Personally, despite the groans of protest from both my boyfriend and my mom, I would have loved to have lived in the 80s. In lieu of the spiraling 90s, the 80s were a time period that granted you the freedom to wear your hair as big and as teased as you wanted without being compared to Snooki, a larger Bono and B52s fan base to network with and firsthand access to Peter Gabriel’s “Sledgehammer” music video, and the ability to attend beach pier parties featuring shirtless, long-haired saxophonists akin to Timmy Cappello in The Lost Boys. I would have danced my way down city avenues Cyndi Lauper-style, River Phoenix’s portrayal of Chris Chambers would have stolen my heart (as if it didn’t in this day and age), and I’d never leave the house without a pair of tri-colored legwarmers to accompany my white Nikes. I would have been as excited about Tears for Fears’ upcoming album, trippy surrealist films (The Heathers, anyone?), and the Rubik’s Cube craze as all those arcade mongers who got to experience the Pacman beta.
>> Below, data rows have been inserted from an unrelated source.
Background: an optimization exercise with open tools, aiming at small area. Do not read the settings as production practice.
Function was checked by simulation only, so behaviour that the tests miss may differ from the original.
The clock port is modelled as an ideal driver; clocking choices that lean on that would not hold on a real chip.
No activity file was given, so power comes from the tool's default toggle rates.

==> flow/design.v <==
module elo_frame_decoder (
    input  wire        clk,
    input  wire        rst,                 
    input  wire        cfg_edge_triggered,  
    input  wire        in_valid,
    input  wire [7:0]  in_data,
    output wire        evt_valid,
    output wire        evt_touch,
    output wire [15:0] evt_x,
    output wire [15:0] evt_y,
    output wire [15:0] evt_z,
    output wire [7:0]  evt_status,
    output wire [1:0]  diag_kind,
    output wire [7:0]  diag_expected,
    output wire [7:0]  diag_received
);
    reg [3:0]  cnt;          
    reg [55:0] sh_n;         
    reg        type_ok;      
    reg [7:0]  acc;          
    reg        arm;          
    reg        val;          
    wire is_idle  = (cnt == 4'd0);
    wire is_final = (cnt == 4'd9);
    wire step     = !rst && in_valid;
    wire is_lead  = (in_data == 8'h55);
    wire chk_ok   = (in_data == acc);
    wire [7:0] st_n = sh_n[55:48];
    wire       touch = ~(st_n[0] & st_n[1]);
    wire op_desync  = step && is_idle && !is_lead;
    wire op_final   = step && is_final;
    wire op_chkfail = op_final && !chk_ok;
    wire op_emit    = op_final && chk_ok && type_ok && !(arm && (touch == val));
    assign evt_valid     = op_emit;
    assign evt_touch     = op_emit & touch;
    assign evt_status    = {8{op_emit}} & ~st_n;
    assign evt_x         = {16{op_emit}} & ~{sh_n[39:32], sh_n[47:40]};
    assign evt_y         = {16{op_emit}} & ~{sh_n[23:16], sh_n[31:24]};
    assign evt_z         = {16{op_emit}} & ~{sh_n[7:0],   sh_n[15:8]};
    assign diag_kind     = {op_chkfail, op_desync};
    assign diag_expected = ({8{op_chkfail}} & acc) | ({8{op_desync}} & 8'h55);
    assign diag_received = {8{op_chkfail | op_desync}} & in_data;
    always @(posedge clk) begin
        if (in_valid)
            sh_n <= {sh_n[47:0], ~in_data};
    end
    always @(posedge clk) begin
        if (is_idle)
            acc <= 8'hFF;
        else if (in_valid)
            acc <= acc + in_data;
    end
    always @(posedge clk) begin
        if (in_valid && cnt == 4'd1)
            type_ok <= (in_data == 8'h54);
    end
    always @(posedge clk) begin
        if (rst) begin
            cnt <= 4'd0;
            arm <= 1'b0;
            val <= cfg_edge_triggered;
        end else begin
            if (in_valid) begin
                if (is_idle)
                    cnt <= is_lead ? 4'd1 : 4'd0;
                else if (is_final)
                    cnt <= 4'd0;
                else
                    cnt <= cnt + 4'd1;
            end
            if (op_emit) begin
                arm <= arm | val;
                val <= (arm | val) & touch;
            end
        end
    end
endmodule
Settings: LEC_CHECK=0, CAP_MARGIN=20, CORE_MARGIN=2, CORE_UTILIZATION=40, PLACE_DENSITY=0.6, SLEW_MARGIN=20; clock period 10.0 ns.
run.sh (not shown) runs the stock make flow with config.mk's settings and CLKGATE_MAP_FILE= SYNTH_SCRIPT=/design/flow/synth_recipe.tcl, a recipe that flattens the netlist after the stock synthesis.
Rerun with:
==> flow/flow/run.sh (new file) <==
#!/bin/bash
# Own layout flow: the standard synthesis, its combinational logic re-mapped
# for area (flip-flops untouched), then the standard ORFS layout with the
# port buffers made of the smallest buffer cell.
set -euo pipefail
W=$PWD
R=$W/orfs/results/$FLOW_PLATFORM/elo_frame_decoder/base
YOSYS=$FLOW_HOME/../tools/install/yosys/bin/yosys

bash standard.sh synth > $W/log_1_std_synth.log 2>&1
cp $R/1_2_yosys.v $W/std_1_2_yosys.v

LIBERTY=$FLOW_HOME/platforms/$FLOW_PLATFORM/lib/sky130_fd_sc_hd__tt_025C_1v80.lib \
NETLIST_IN=$W/std_1_2_yosys.v NETLIST_OUT=$W/resynth.v TOP=$FLOW_TOP \
ABC_SCRIPT=$W/flow/area.abc \
  $YOSYS -c $W/flow/resynth.tcl > $W/log_2_resynth.log 2>&1

cp $W/resynth.v $R/1_2_yosys.v
rm -f $R/1_synth.odb $R/1_synth.sdc
bash standard.sh synth > $W/log_3_synth_odb.log 2>&1
bash standard.sh "BUFFER_PORTS_ARGS=-buffer_cell sky130_fd_sc_hd__buf_1" finish > $W/log_4_finish.log 2>&1
==> flow/flow/area.abc (new file) <==
strash
dch
map -a
topo
==> flow/flow/resynth.tcl (new file) <==
# Re-map the combinational logic of the standard synthesis netlist for area.
# Every flip-flop instance keeps its name and its cell; only the logic between
# them is re-mapped (ABC, area-oriented script), with the platform's
# don't-use cells excluded.
set lib $::env(LIBERTY)
set fh [open $lib r]
set dont_use {}
foreach line [split [read $fh] "\n"] {
  if { [regexp {^\s*cell\s*\(\s*"?(sky130_fd_sc_hd__\w+)"?\s*\)} $line -> c] } {
    if { [regexp {lpflow|probe} $c] } { lappend dont_use -dont_use $c }
  }
}
close $fh
yosys read_liberty -ignore_miss_func $lib
yosys read_verilog -defer $::env(NETLIST_IN)
yosys hierarchy -top $::env(TOP)
# sequential cells and tie cells stay as they are
foreach m {dfxtp_1 dfxtp_2 dfxtp_4 edfxtp_1 dfrtp_1 dfstp_1 sdfxtp_1 conb_1} {
  yosys blackbox sky130_fd_sc_hd__$m
}
yosys flatten
yosys opt_clean
yosys abc -liberty $lib {*}$dont_use -script $::env(ABC_SCRIPT)
yosys opt_clean
yosys hilomap -singleton -hicell sky130_fd_sc_hd__conb_1 HI -locell sky130_fd_sc_hd__conb_1 LO
yosys splitnets
yosys opt_clean
yosys rename -hide w:*.*
yosys opt_clean
yosys stat -liberty $lib
yosys write_verilog -noattr -noexpr -nohex -nodec $::env(NETLIST_OUT)
==> flow/standard.sh (new file) <==
#!/bin/bash
# synth_recipe.tcl (not shown) runs the flow's synth.tcl, then flattens the netlist and writes it again
# the make line also repeats each setting of config.mk as NAME=value (left out here)
make -C /OpenROAD-flow-scripts/flow DESIGN_CONFIG=/design/flow/config.mk WORK_HOME=/design/flow/orfs CLKGATE_MAP_FILE= SYNTH_SCRIPT=/design/flow/synth_recipe.tcl "${@:-finish}"
removed: flow/run.sh
What happened:
- The changed run passed the timing, design-rule and antenna checks
- via count increases by a few percent
- routed wire length drops by a little under a tenth
- fmax grows slightly
- final area decreases by about a fifth
- sequential power barely changes
- clock skew is lower by 3.8 ps
- total power grows slightly
- first-iteration DRC count goes up by a few percent
- worst setup slack gains 29 ps
- critical path depth grows by 4
Context: an optimization exercise on an open-source flow, tuned for small area, a short achievable clock period and few clock cycles per item. The choices shown serve that exercise and are no tape-out recipe. At most, simulation tests tie the RTL to the original design; equivalence was not proved.

## gf2m_fu
module gf2m_fu (
    input  wire        clk,
    input  wire        rst,         
    input  wire        in_valid,
    output wire        in_ready,
    input  wire [2:0]  in_op,       
    input  wire [2:0]  in_pset,     
    input  wire [31:0] in_a,
    input  wire [31:0] in_b,
    output wire        out_valid,
    input  wire        out_ready,
    output wire [31:0] out_res,
    output wire [2:0]  out_err      
);
Size: ~1000 cells after synthesis, roughly 81 flip-flops, about 8700 µm² of cells after synthesis.
export LEC_CHECK = 0
export CAP_MARGIN = 20
export CORE_MARGIN = 2
export CORE_UTILIZATION = 40
export PLACE_DENSITY = 0.6
export SETUP_SLACK_MARGIN = 3.0
export SLEW_MARGIN = 20
create_clock -name core_clock -period 7.0 [get_ports {clk}]
standard.sh (not shown) runs the stock make flow with config.mk's settings and CLKGATE_MAP_FILE= SYNTH_SCRIPT=/design/flow/synth_recipe.tcl, a recipe that flattens the netlist after the stock synthesis.
==> flow/flow/run.sh <==
#!/bin/bash
# The standard layout, with the port buffers made of the smallest buffer cell
# (sky130_fd_sc_hd__buf_1) instead of the delay cell buffer_ports picks.
set -euo pipefail
export BUFFER_PORTS_ARGS="-buffer_cell sky130_fd_sc_hd__buf_1"
bash standard.sh > standard_make.log 2>&1
Testbench counts at the start, summed over its fixed seeds: cycles 20,141, items 8,000.
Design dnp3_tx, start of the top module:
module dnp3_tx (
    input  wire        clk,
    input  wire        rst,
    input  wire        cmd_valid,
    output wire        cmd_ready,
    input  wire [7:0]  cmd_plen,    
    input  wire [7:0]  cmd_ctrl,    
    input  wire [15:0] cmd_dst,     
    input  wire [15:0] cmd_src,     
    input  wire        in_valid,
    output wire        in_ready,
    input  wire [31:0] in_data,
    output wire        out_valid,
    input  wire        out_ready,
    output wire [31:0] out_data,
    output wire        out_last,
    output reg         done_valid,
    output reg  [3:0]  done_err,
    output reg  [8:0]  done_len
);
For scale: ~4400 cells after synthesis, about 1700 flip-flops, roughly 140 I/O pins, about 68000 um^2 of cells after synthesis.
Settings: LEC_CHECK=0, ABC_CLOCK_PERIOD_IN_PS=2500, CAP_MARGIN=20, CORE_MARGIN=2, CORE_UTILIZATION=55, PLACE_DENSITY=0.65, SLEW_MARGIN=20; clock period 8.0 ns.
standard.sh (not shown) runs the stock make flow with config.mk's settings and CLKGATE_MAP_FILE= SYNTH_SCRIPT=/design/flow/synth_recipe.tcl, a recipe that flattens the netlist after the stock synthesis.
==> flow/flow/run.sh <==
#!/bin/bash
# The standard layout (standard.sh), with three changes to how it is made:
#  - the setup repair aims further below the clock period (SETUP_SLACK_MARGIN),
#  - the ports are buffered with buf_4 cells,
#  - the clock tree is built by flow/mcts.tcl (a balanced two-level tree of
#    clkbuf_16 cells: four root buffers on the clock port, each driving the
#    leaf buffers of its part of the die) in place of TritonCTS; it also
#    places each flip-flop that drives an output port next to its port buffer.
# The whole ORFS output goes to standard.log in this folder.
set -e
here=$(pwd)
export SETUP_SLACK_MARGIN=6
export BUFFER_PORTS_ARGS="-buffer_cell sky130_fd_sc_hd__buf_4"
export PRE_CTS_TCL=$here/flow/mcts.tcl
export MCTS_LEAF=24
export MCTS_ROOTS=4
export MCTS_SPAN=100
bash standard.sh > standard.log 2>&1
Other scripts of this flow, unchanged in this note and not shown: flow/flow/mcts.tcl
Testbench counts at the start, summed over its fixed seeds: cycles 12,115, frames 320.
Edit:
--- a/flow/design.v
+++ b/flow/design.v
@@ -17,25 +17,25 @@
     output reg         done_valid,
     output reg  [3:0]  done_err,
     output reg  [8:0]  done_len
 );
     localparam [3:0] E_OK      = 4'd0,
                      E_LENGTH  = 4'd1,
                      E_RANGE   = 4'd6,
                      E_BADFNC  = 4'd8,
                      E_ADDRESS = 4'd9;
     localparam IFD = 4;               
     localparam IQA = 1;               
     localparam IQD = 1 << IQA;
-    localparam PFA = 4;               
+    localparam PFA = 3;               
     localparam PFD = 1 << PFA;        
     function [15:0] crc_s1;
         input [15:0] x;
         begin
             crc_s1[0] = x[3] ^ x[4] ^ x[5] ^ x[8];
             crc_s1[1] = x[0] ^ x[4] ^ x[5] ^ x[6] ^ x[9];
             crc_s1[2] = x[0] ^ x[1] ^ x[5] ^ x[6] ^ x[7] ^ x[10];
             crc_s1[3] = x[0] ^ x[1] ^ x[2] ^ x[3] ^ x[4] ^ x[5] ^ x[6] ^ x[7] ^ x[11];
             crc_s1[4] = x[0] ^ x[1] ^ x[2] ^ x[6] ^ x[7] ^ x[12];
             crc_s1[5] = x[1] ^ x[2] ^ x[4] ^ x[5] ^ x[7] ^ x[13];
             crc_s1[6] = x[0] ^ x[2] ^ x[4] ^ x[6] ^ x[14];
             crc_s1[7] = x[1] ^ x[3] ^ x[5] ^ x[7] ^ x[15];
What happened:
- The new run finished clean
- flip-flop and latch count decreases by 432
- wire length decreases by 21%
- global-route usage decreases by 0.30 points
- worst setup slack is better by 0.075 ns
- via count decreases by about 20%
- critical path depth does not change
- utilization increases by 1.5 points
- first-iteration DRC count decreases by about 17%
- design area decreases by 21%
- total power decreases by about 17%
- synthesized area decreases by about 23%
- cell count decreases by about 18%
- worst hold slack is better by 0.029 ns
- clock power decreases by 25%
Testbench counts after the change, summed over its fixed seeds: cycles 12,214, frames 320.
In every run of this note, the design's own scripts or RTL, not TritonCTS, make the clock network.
From an optimization exercise on the open Yosys and OpenROAD flow, aimed at small area, a short achievable clock period and few clock cycles; shortcuts taken in it are not production practice.
Function was checked by simulation only, so behaviour that the tests miss may differ from the original.
Power figures rest on the tool's default switching activity, not on a simulated workload.

## constraint.sdc

```tcl
create_clock -name core_clock -period 10.0 [get_ports {clk}]
set_input_delay 2.0000 -clock core_clock [delete_from_list [all_inputs] [get_ports {clk}]]
set_output_delay 2.0000 -clock core_clock [all_outputs]
set_load 0.01 [all_outputs]
```

## config.mk

```make
export PLATFORM = sky130hd
export DESIGN_NAME = radixconv
export DESIGN_NICKNAME = radixconv
export VERILOG_FILES = /design/flow/design.v
export SDC_FILE = /design/flow/constraint.sdc
export NUM_CORES = 4
export LEC_CHECK = 0
export CAP_MARGIN = 20
export CORE_MARGIN = 2
export CORE_UTILIZATION = 40
export SETUP_SLACK_MARGIN = 5
export SLEW_MARGIN = 20
```
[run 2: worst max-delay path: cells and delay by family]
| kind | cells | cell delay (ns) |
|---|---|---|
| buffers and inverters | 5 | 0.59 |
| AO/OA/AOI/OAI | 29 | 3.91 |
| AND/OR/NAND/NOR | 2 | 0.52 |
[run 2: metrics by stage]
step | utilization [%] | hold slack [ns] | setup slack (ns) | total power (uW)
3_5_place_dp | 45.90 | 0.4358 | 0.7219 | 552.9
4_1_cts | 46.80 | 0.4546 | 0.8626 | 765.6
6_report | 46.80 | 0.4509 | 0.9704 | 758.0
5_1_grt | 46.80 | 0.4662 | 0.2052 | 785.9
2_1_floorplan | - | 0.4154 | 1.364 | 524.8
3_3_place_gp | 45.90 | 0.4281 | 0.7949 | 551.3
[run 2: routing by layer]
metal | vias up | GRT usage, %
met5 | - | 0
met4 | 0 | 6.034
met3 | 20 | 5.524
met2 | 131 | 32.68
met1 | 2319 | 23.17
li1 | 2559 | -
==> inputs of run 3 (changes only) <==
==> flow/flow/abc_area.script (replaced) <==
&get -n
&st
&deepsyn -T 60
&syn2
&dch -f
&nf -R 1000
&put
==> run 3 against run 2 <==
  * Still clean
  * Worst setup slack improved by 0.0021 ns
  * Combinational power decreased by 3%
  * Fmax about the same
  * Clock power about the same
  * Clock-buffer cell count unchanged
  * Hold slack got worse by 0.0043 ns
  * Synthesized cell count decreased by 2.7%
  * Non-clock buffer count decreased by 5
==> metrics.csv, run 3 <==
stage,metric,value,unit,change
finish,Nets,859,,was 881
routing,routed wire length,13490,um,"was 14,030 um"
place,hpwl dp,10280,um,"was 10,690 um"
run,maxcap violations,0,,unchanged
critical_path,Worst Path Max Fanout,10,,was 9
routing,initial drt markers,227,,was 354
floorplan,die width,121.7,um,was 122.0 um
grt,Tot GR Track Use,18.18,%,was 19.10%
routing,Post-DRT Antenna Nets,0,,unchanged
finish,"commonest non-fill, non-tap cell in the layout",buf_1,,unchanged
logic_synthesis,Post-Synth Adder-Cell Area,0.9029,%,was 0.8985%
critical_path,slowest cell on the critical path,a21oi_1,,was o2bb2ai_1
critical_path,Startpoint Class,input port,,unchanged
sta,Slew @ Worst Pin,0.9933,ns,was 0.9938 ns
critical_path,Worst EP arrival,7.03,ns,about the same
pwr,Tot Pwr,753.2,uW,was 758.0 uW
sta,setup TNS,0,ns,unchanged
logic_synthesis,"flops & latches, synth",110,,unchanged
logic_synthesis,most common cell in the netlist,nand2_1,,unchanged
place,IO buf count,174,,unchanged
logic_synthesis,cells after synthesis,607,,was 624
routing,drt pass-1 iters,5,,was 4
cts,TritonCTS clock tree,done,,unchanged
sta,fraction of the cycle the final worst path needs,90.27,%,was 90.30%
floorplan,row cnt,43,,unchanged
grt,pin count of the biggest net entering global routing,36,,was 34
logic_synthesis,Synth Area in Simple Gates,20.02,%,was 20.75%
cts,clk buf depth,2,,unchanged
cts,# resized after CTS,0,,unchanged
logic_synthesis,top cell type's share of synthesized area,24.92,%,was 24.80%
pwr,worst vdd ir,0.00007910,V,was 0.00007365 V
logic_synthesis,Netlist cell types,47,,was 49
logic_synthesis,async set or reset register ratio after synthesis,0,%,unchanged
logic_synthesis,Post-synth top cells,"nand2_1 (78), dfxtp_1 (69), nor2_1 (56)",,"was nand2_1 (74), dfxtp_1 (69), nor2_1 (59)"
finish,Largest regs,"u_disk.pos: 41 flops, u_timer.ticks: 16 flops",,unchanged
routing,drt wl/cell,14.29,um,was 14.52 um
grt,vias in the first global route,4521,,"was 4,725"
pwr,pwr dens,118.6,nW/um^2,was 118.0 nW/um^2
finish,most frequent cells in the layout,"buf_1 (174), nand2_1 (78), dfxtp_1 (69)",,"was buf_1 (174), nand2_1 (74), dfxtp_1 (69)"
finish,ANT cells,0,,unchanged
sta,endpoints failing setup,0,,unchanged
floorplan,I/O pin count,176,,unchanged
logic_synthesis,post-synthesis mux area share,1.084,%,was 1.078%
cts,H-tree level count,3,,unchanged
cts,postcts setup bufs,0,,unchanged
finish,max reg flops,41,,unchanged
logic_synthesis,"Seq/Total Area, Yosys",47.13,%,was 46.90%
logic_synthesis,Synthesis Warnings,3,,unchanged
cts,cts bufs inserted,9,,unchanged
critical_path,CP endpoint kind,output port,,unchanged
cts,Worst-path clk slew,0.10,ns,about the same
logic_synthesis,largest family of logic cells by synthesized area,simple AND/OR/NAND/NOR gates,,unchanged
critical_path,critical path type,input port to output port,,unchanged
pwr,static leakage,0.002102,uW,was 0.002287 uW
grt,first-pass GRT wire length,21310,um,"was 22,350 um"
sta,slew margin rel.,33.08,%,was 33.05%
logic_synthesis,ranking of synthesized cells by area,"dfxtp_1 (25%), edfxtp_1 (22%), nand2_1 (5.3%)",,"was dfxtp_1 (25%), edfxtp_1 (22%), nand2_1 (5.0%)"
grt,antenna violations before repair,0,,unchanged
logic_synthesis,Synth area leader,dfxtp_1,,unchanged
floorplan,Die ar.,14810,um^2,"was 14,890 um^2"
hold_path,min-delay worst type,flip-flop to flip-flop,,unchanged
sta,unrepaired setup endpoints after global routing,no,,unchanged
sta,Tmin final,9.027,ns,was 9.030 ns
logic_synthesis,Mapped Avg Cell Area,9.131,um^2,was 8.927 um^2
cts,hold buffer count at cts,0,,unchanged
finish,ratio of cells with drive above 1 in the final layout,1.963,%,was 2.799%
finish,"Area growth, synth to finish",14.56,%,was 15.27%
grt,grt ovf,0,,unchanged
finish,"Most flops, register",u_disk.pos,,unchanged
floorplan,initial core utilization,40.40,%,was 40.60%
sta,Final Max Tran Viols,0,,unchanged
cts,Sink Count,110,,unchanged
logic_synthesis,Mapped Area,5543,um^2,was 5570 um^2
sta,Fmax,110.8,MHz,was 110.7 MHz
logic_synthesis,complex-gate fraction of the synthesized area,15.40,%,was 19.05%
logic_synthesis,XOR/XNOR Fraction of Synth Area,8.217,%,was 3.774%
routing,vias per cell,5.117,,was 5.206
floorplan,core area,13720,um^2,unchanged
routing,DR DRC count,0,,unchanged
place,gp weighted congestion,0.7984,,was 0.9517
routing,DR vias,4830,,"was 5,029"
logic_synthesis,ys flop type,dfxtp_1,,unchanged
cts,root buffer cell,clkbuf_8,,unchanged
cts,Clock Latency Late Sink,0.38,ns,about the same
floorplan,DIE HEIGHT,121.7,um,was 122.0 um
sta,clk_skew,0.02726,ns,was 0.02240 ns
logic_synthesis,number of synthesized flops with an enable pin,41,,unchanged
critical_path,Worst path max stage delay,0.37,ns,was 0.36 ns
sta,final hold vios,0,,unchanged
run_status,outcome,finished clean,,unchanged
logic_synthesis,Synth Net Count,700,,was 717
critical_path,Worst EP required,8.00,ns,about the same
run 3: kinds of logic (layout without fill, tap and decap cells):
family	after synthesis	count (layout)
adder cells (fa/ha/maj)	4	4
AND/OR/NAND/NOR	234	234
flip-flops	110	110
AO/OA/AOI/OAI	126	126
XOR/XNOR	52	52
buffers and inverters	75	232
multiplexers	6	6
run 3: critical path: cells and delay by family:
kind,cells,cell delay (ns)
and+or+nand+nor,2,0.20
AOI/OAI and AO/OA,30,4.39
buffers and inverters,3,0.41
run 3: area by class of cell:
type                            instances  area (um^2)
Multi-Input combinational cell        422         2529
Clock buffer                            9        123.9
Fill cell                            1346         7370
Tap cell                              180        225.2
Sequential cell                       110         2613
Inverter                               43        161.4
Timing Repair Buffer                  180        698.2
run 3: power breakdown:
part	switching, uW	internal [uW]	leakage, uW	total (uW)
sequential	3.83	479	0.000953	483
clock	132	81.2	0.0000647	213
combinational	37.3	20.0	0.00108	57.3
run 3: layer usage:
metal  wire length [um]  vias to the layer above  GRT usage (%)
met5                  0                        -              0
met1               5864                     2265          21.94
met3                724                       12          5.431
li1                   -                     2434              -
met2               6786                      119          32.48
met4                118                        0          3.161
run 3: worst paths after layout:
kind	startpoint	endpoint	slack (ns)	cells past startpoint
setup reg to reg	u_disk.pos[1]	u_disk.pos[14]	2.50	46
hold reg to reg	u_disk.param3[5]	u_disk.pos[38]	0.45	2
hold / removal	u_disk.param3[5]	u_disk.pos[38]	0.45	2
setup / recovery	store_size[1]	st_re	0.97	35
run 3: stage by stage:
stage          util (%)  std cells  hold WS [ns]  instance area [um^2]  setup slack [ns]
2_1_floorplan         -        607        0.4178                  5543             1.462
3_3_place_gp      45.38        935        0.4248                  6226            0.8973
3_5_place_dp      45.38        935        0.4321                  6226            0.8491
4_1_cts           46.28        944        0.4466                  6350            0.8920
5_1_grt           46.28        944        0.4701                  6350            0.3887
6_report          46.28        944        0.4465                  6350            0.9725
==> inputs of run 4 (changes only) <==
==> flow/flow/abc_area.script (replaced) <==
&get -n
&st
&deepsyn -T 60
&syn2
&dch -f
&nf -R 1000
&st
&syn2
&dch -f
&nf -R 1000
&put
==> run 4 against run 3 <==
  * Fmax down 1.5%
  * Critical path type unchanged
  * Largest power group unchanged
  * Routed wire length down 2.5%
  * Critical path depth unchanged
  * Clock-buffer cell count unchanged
But for all the griping I do about my actual childhood era, I can’t deprive the 90s of all merit. Yes, the platform tennis shoes, leopard-print pantsuits, and hair wrapped to look like horns on a Visigoth helmet resulted in one of the most vomitrocious band wardrobes ever assembled, but I certainly wouldn’t be the harmonic woman I am today without the guidance of the Spice Girls. And once you get past the teen blarney of Saved By the Bell and the childhood trauma instilled by X-Files episodes your parents shouldn’t have let you watch, you realize the 90s hosted some TV gems: the enduring hilarity of Seinfeld, The Simpsons in their season 7 heyday, Mr. Not-Yet-Big grilling suspects in the original Law and Order, Patrick Stewart charting our course in Star Trek: Next Generation, all the donut-fueled madness of Twin Peaks, and, of course my new obsession, The X-Files, from which “Bad Blood” and “Humbug” are writing genius.
In summation, I rescind my previous sentiments. I suppose without any personal 80s anecdotes to regale my peers with, the 90s aren’t such a bad time period to look back on in this present, indeterminate decade.
Besides, we all know the 1940s Sam Spade era is really where it’s at.